- Problem to work on
Can you restate the lines of the entries below, word for word, from the first one through the line that includes "localparam int DEF_WEIGHT_DEPTH = 256;"?

Saved data entries:
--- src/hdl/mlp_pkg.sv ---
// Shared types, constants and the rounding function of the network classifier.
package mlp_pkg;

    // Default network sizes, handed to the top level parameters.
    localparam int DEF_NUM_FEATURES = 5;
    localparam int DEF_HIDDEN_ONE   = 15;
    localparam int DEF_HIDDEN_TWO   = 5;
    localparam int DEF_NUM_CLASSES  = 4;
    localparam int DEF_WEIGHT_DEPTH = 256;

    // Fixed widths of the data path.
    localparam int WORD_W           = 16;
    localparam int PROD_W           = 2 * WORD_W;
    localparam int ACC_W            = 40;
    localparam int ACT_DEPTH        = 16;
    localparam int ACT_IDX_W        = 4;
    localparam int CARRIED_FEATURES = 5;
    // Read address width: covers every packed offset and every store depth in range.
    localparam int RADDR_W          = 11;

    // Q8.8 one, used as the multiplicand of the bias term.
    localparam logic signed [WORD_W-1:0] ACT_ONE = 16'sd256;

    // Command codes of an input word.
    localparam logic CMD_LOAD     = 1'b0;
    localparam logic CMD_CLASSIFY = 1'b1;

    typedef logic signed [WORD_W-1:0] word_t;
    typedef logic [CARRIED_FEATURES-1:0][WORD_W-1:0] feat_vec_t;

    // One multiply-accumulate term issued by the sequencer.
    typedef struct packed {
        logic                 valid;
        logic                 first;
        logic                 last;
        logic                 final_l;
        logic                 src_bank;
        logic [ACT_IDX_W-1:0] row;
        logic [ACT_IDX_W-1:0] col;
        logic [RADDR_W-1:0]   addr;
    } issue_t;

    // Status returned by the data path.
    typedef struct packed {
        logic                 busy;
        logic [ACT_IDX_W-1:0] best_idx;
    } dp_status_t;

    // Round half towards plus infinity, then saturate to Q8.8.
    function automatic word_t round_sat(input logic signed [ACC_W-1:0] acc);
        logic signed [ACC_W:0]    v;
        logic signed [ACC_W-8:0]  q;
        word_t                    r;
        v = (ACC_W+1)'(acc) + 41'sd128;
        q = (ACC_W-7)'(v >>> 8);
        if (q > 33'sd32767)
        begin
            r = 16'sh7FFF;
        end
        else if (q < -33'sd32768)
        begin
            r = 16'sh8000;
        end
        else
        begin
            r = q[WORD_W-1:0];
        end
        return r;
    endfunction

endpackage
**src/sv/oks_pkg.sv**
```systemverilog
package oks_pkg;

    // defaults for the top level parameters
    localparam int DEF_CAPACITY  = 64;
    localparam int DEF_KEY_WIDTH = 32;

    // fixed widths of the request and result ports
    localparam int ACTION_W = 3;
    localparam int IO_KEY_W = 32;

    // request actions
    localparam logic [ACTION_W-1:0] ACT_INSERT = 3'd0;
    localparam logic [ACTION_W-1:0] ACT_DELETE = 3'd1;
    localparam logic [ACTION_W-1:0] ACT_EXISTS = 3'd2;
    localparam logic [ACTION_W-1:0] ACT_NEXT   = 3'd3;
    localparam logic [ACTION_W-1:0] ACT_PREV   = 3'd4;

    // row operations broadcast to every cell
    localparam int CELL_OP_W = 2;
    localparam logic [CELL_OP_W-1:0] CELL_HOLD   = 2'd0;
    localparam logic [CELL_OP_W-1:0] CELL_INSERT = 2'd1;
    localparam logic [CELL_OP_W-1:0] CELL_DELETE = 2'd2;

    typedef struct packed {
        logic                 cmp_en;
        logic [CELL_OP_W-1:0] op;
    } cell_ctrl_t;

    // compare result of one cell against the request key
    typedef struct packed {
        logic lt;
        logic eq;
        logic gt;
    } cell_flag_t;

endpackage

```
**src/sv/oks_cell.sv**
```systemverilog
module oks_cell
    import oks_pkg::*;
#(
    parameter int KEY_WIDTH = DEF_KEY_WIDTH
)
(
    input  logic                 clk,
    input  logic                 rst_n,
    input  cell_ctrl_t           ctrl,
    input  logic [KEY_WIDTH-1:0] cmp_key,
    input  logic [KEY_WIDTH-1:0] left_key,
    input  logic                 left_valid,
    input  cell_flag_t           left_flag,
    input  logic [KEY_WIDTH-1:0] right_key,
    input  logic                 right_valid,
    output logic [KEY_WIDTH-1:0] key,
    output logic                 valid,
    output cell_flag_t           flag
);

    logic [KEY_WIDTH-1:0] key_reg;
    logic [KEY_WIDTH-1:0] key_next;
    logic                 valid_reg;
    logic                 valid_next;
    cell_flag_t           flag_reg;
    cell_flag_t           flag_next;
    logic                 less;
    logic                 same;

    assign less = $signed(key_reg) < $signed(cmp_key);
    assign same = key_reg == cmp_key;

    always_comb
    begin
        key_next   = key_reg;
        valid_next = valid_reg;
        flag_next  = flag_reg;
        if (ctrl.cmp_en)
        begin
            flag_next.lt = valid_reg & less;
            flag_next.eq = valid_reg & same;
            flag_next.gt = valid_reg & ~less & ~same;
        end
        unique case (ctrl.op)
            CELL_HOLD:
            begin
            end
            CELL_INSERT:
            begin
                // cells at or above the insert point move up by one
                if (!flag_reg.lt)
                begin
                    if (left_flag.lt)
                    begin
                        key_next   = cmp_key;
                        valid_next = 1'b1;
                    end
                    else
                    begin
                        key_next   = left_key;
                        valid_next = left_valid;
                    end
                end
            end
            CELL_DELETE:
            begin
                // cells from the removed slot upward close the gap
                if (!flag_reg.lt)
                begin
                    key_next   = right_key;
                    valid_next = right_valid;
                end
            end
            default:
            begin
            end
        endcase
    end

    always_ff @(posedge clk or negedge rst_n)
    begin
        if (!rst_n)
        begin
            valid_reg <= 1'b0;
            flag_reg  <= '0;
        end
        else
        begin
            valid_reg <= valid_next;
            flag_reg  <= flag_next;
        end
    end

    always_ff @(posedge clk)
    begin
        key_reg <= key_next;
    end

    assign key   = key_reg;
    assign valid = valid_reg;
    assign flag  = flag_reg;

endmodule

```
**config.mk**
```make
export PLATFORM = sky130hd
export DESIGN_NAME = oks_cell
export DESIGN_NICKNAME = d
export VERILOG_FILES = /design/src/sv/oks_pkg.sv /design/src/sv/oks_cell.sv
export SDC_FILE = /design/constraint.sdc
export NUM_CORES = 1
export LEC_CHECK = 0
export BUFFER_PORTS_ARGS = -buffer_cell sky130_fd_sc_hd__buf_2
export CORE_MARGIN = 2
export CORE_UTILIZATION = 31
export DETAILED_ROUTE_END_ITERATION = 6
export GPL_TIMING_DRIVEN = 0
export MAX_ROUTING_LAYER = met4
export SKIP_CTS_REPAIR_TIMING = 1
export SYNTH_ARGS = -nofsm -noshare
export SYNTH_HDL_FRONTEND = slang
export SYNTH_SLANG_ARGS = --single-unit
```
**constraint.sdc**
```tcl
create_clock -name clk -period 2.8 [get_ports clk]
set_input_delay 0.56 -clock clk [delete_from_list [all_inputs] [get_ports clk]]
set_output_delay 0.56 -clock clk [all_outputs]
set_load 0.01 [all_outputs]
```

- Solved problem
--- src/hdl/mlp_pkg.sv ---
// Shared types, constants and the rounding function of the network classifier.
package mlp_pkg;

    // Default network sizes, handed to the top level parameters.
    localparam int DEF_NUM_FEATURES = 5;
    localparam int DEF_HIDDEN_ONE   = 15;
    localparam int DEF_HIDDEN_TWO   = 5;
    localparam int DEF_NUM_CLASSES  = 4;
    localparam int DEF_WEIGHT_DEPTH = 256;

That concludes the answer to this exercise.